***** WORKING DATA

`flow/design.v`:
```
`timescale 1ns / 1ps
module BUFF #(parameter DATA_WIDTH = 32)
            (A, Y, E);
input [DATA_WIDTH-1:0] A;
input E;
output [DATA_WIDTH-1:0] Y;
assign Y = (E) ? A : 'bz;
endmodule
module CMP #(parameter DATA_WIDTH = 32)
            (A, B, GT);
input [DATA_WIDTH-1:0] A, B;
output GT;
assign GT = (A > B) ? 1 : 0;
endmodule
module CNT #(parameter DATA_WIDTH = 32)
            (D, Load_cnt, EN, CLK, Q);
input [DATA_WIDTH-1:0] D;
input Load_cnt, EN, CLK;
output reg [DATA_WIDTH-1:0] Q;
always@(posedge CLK)
begin
    if (EN)
    begin
        if (Load_cnt)
            Q = D;
        else
            Q = Q - 1;
    end
end
endmodule
module CU(Go, clk, gt, Done, cw, rst, error, Err);
input Go, clk;
input gt;
input rst;
input error;
output reg Done;
output reg [4:0] cw;
output reg Err;
reg [1:0] CS, NS;    
initial
    CS = 2'b00;
always@(CS, Go, gt, rst, error)
begin
    if(rst)
        NS = 2'b00;
    else
    begin
      case(CS)
        2'b00: begin
                    if(!Go)
                        NS = 2'b00;
                    else
                        NS = 2'b01;
               end
        2'b01: begin
                    NS = 2'b10;
               end
        2'b10: begin
                    if(gt && (!error))
                        NS = 2'b10;
                    else
                        NS = 2'b00;
               end
        default: NS = 2'b00;
      endcase
    end
end
always@(posedge clk)
    CS <= NS;
always@(CS, error, gt)
begin
    case(CS)
    2'b00: begin
                cw = 5'b00000;
                Done = 0;
                Err = 0;
           end
    2'b01: begin
                cw = 5'b11100;
                Done = 0;
                Err = 0;
           end
    2'b10: begin
                if(error)
                begin
                    cw = 5'b00010;
                    Err = 1;
                    Done = 1;
                end
                else if(!error && gt)
                begin
                    cw = 5'b01110;
                    Err = 0;
                    Done = 0;
                end
                else
                begin
                    cw = 5'b00011;
                    Err = 0;
                    Done = 1;
                end
           end
endcase
end
endmodule
module DP_fact #(parameter DATA_WIDTH = 32)
                (n, out, cw, clk, gt, error);
input [DATA_WIDTH-1:0] n;
input [4:0] cw;
input clk;
output [DATA_WIDTH-1:0] out;
output gt, error;
wire Load_cnt, EN, Load_reg, sel, OE;
wire [DATA_WIDTH-1:0] cnt, D, product, z;
assign {Load_cnt, EN, Load_reg, sel, OE} = cw;
CNT #(DATA_WIDTH) U0(.D(n), .Load_cnt(Load_cnt), .EN(EN), .CLK(clk), .Q(cnt));
REG #(DATA_WIDTH) U1(.D(D), .Load_reg(Load_reg), .CLK(clk), .Q(product));
CMP #(DATA_WIDTH) U2(.A(cnt), .B(1), .GT(gt));
CMP #(DATA_WIDTH) U6(.A(cnt), .B(12), .GT(error));
MUL #(DATA_WIDTH) U3(.x(cnt), .y(product), .z(z));
MUX #(DATA_WIDTH) U4(.d1(z), .d0(1), .sel(sel), .y(D));
BUFF #(DATA_WIDTH) U5(.A(product), .E(OE), .Y(out));
endmodule
module fact_ad(
    input wire[1:0] A,
    input wire      WE,
    output reg      WE1,
    output reg      WE2,
    output wire [1:0] RdSel);
always @ (*) begin
    case (A)
        2'b00: begin
         WE1 = WE;
         WE2 = 1'b0;
        end
        2'b01: begin
         WE1 = 1'b0;
         WE2 = WE;
        end
        2'b10: begin
         WE1 = 1'b0;
         WE2 = 1'b0;
        end
        2'b11: begin
         WE1 = 1'b0;
         WE2 = 1'b0;
        end
        default: begin
         WE1 = 1'bx;
         WE2 = 1'bx;
        end
    endcase
end
assign RdSel = A;
endmodule
module fact_reg #(parameter w = 32) (
 input wire Clk, Rst,
 input wire [w-1:0] D,
 input wire Load_Reg,
 output reg [w-1:0] Q);
always @ (posedge Clk, posedge Rst)
    if (Rst)
        Q <= 0;
    else if (Load_Reg)
        Q <= D;
    else
        Q <= Q;
endmodule
module fact_top(
 input [1:0] A,
 input WE,
 input [3:0] WD,
 input Clk, Rst,
 output reg [31:0] RD);
wire WE1, WE2, Go, GoPulse, Done, Err, GoPulseCmb;
wire [1:0] RdSel;
wire [3:0] n;
wire [31:0] nf, Result;
reg ResDone, ResErr;
fact_ad fad(A, WE, WE1, WE2, RdSel);
fact_reg #(4) fn(Clk, Rst, WD, WE1, n);
fact_reg #(1) fgo(Clk, Rst, WD[0], WE2, Go);
fact_reg fresult(Clk, Rst, nf, Done, Result);
Factorial fact(GoPulse, {28'b0, n}, Clk, Done, nf, Rst, Err);
assign GoPulseCmb = WD[0] & WE2;
assign GoPulse = GoPulseCmb;
always @ (posedge Clk, posedge Rst)
begin
    if (Rst)
        ResDone <= 1'b0;
    else
        ResDone <= (~GoPulseCmb) & (Done | ResDone);
end
always @ (posedge Clk, posedge Rst)
begin
    if (Rst)
        ResErr <= 1'b0;
    else
        ResErr <= (~GoPulseCmb) & (Err | ResErr);
end
always @ (*) begin
    case (RdSel)
        2'b00:   RD = {{(32-4){1'b0}}, n};
        2'b01:   RD = {{31{1'b0}}, Go};
        2'b10:   RD = {{30{1'b0}}, ResErr, ResDone};
        2'b11:   RD = Result;
        default: RD = {31{1'bx}};
    endcase
end
endmodule
module Factorial #(parameter DATA_WIDTH = 32)
                    (Go, n, clk, Done, out, rst, Err);
input Go, clk, rst;
input [DATA_WIDTH-1:0] n;
output Done, Err;
output [DATA_WIDTH-1:0] out;
wire [4:0] cw;
wire gt, error;
CU U0(Go, clk, gt, Done, cw, rst, error, Err);
DP_fact #(DATA_WIDTH) U1(n, out, cw, clk, gt, error);
endmodule
module MUL #(parameter DATA_WIDTH = 32)
            (x, y, z);
input[DATA_WIDTH-1:0] x, y;
output[DATA_WIDTH-1:0] z;
assign z = x * y;
endmodule
module MUX #(parameter DATA_WIDTH = 32)
            (d1, d0, sel, y);
input [DATA_WIDTH-1:0] d1, d0;
input sel;
output [DATA_WIDTH-1:0] y;
assign y = (sel) ? d1 : d0;
endmodule
module REG #(parameter DATA_WIDTH = 32)
            (D, Load_reg, CLK, Q);
input[DATA_WIDTH-1:0] D;
input Load_reg, CLK;
output reg [DATA_WIDTH-1:0] Q;
always@(posedge CLK)
begin
    if(Load_reg)
        Q = D;
    else
        Q = Q;
end
endmodule
```
`flow/run.sh`:
```
#!/bin/bash
# OpenROAD 26Q1-2900-gdf79404cd8, Yosys 0.63+post, stock flow scripts
make -C /OpenROAD-flow-scripts/flow DESIGN_CONFIG=/design/flow/config.mk WORK_HOME=/design/flow/orfs finish
```
`flow/config.mk`:
```
export PLATFORM = sky130hd
export DESIGN_NAME = fact_top
export DESIGN_NICKNAME = fact_top
export VERILOG_FILES = /design/flow/design.v
export SDC_FILE = /design/flow/constraint.sdc
export NUM_CORES = 4
export LEC_CHECK = 1
export CORE_UTILIZATION = 30
```
`flow/constraint.sdc`:
```
current_design fact_top

set clk_period 10.9
set clk_io_pct 0.2

create_clock -name clk0 -period $clk_period [get_ports {Clk}]

set non_clock_inputs [all_inputs -no_clocks]
set_input_delay [expr $clk_period * $clk_io_pct] -clock clk0 $non_clock_inputs
set_output_delay [expr $clk_period * $clk_io_pct] -clock clk0 [all_outputs]
```
==> notes.md <==
Physical implementation status

Looking at the worst setup and hold paths, the clock pins of their registers show a slew of about 70 ps. The report gives the cell count of the worst hold path as 1. Setup total negative slack on the finished layout was measured at 0 ps.

The post-placement cell area stands at about 0.022 mm^2. Once layout is done, the placed cells without fillers occupy around 0.022 mm^2. The maximum net fanout on the critical path stands at 21. The fraction of the core area occupied by cells at floorplan stands at 0.3047.

TritonCTS built the clock tree. The worst setup slack after placement stands at around 3300 ps. For this design, the slowest cell found on the critical path is sky130_fd_sc_hd__edfxtp_1. The number of enable flip-flop cells stands at roughly 64. The sequential cells in the finished layout cover a total of roughly 0.0030 mm^2. In the global route stage, overall resource usage came out at 0.1695. The min-delay analysis places its worst path in the category flip-flop to flip-flop.

The slew at the pin closest to its max-slew limit stands at roughly 880 ps. During I/O placement, the number of pins put on the boundary was a little over 40. In the finished design, the share of the clock period the worst path needs comes to 0.6915. The stat command in Yosys gives a chip area of between 0.02 and 0.025 mm^2.

Walking the worst path, the cells encountered are and2_1 > fa_1 > inv_1 > fa_1 > fa_1 > fa_1 > inv_1 > fa_1 > inv_1 > fa_1 > inv_1 > fa_1 > inv_1 > fa_1 > inv_1 > ha_1 > nand4_1 > a21oi_1 > a221oi_1 > a21oi_1 > or2_2 > a31oi_1 > mux2i_1. The quantity of I/O buffers inserted on ports stands at around 40. Measured in cells, the most critical reg-to-reg path has a length of 23. Across the VDD grid, the largest voltage drop is approximately 0.00011 V. STA classifies the critical path endpoint as a flip-flop. The detailed router placed approximately 14,000 vias in this run. The combinational gate area stands at around 0.016 mm^2. The die boundary width stands at approximately 260 um. For this block, the initial DRC count from the detailed router was around 630. The arrival time of data at the worst endpoint is listed as 7670 ps. The maximum clock insertion buffer count stands at 2.

Per the synthesis report, the XOR/XNOR share of the synthesized area is 0.04325. The timing report shows the most common cell along the critical path to be sky130_fd_sc_hd__fa_1. The total power per unit cell area stands at around 36 mW/mm^2. The simple-gate area share of the yosys netlist stands at 0.1784. The estimated wirelength of the detail-placed design stands at ~41 mm. For the worst-skew pair, the clock arrives at the later sink with an insertion delay of approximately 400 ps. The launch point of the worst register-to-register path is recorded as fact.U1.U0.Q[14]. The routed layout reports a DRC error count of 0.

The final max-slew violation count stands at 0. Post-CTS timing repair inserted 0 buffers for setup. The warning count from the yosys run stands at 9. The hold buffer count at cts stands at 0.

Of the post-synthesis cell area, the dominant cell type holds 0.3971. Summed over all layers, the global routing overflow is 0. Dividing the detail-routed wire length by the instance count gives between 15 and 20 um. The run finished with clean final reports. The number of global-route vias before repair stands at between 15,000 and 20,000. The total core area stands at slightly below 0.07 mm^2. The cell count after synthesis came out at around 2,200.

After synthesis, the design contains roughly 2,200 cells according to Yosys. The worst-case hold slack stands at about 480 ps. In this run the register-to-register setup slack is between 3000 and 4000 ps. Clock tree synthesis selected as its root buffer the cell sky130_fd_sc_hd__clkbuf_16.

The synthesized netlist contains between 50 and 60 unique library cells. The number of antenna-violating nets in the routed design stands at 0. The main area contributors are sky130_fd_sc_hd__fa_1 40%, sky130_fd_sc_hd__edfxtp_1 9.3%, sky130_fd_sc_hd__and2_1 8.4%, sky130_fd_sc_hd__ha_1 8.0%, sky130_fd_sc_hd__inv_1 7.5%. By area, the combinational part of the netlist is dominated by adder cells. The timer found 5 register pins that no clock reaches; their paths are not timed. The leakage power in the latest report is 0.01051 uW. Overall power consumption after layout is estimated at ~800 uW. The share of flip-flops with an asynchronous set or reset stands at 0.3545.

Setup repair after global routing left no endpoint under its margin. The count of cells resized by post-cts repair stands at 0. Post-synth the commonest register cell is sky130_fd_sc_hd__edfxtp_1. Per the post-synthesis stats, the area per cell is between 9 and 10 um^2. The worst register-to-register path ends at fact.U1.U1.Q[25]. The area growth from synthesis to layout stands at 8.168%.

69 endpoints have no timing constraint. The initial antenna violation count was 2. The required arrival time at the worst endpoint stands at 11,040 ps. The register bit total from synthesis stands at roughly 110. The global-route wire length before repair stands at about 87 mm. By count the netlist is led by 410 x sky130_fd_sc_hd__inv_1, 408 x sky130_fd_sc_hd__fa_1, 291 x sky130_fd_sc_hd__nand2_1. The number of CTS-inserted buffers stands at 9. The worst-case clock skew stands at approximately 18 ps.

The overall routed net length stands at between 50 and 60 mm. The worst setup path is launched from a flip-flop. The worst-case setup margin in the final layout stands at between 3000 and 4000 ps. The chip occupies 0.06962 mm^2. Of the total synthesized cell area, the portion taken by full adders, half adders and majority gates is 0.4767. The biggest area contributor in the post-synthesis netlist is sky130_fd_sc_hd__fa_1.

The summed instance area of the synthesized netlist stands at about 0.021 mm^2. The number of warnings in the stage logs stands at 31. Per the OpenROAD floorplan log, the height of the die is roughly 260 um. The number of optimization iterations in the first detailed-route pass stands at 5.

Across all checked pins, the minimum headroom to the slew limit is 0.4161. The highest achievable clock rate stands at around 130 MHz. The max-cap check violation count stands at 0.

The most common cell in the synthesized netlist is sky130_fd_sc_hd__inv_1. The number of levels in the clock H-tree stands at 3. The global placement routability congestion stands at approximately 0.94. The post-layout minimum cycle time stands at roughly 7500 ps. The capture point of the critical path was reported as fact.U1.U1.Q[25]. Entering global routing, the biggest net connects 37 pins. The fraction of synthesized area in multiplexers stands at 0.02427. The floorplan has ~95 rows. Per the layout report, the design carries a little under 7,000 filler cells.

The ratio of routed vias to standard cells stands at about 4.7. The number of diodes added for antenna fixing stands at 0. By startpoint and endpoint, the worst setup path is classified as flip-flop to flip-flop. The setup violation total in the final timing report stands at 0.

In the final layout, the share of cells above drive strength 1 is 0.05204. Among all stages on the critical path, the maximum delay recorded is 930 ps. The final number of hold-violating endpoints stands at 0. The critical path starts at fact.U1.U0.Q[14].

In this run, the synthesized area fraction spent on AND-OR/OR-AND gates is recorded as 0.03248.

**********

### TASK GOAL
Go through the listing, find each line with the word "violating", and copy it.

### REPLY TO THE TASK
The synthesized netlist contains between 50 and 60 unique library cells. The number of antenna-violating nets in the routed design stands at 0. The main area contributors are sky130_fd_sc_hd__fa_1 40%, sky130_fd_sc_hd__edfxtp_1 9.3%, sky130_fd_sc_hd__and2_1 8.4%, sky130_fd_sc_hd__ha_1 8.0%, sky130_fd_sc_hd__inv_1 7.5%. By area, the combinational part of the netlist is dominated by adder cells. The timer found 5 register pins that no clock reaches; their paths are not timed. The leakage power in the latest report is 0.01051 uW. Overall power consumption after layout is estimated at ~800 uW. The share of flip-flops with an asynchronous set or reset stands at 0.3545.
In the final layout, the share of cells above drive strength 1 is 0.05204. Among all stages on the critical path, the maximum delay recorded is 930 ps. The final number of hold-violating endpoints stands at 0. The critical path starts at fact.U1.U0.Q[14].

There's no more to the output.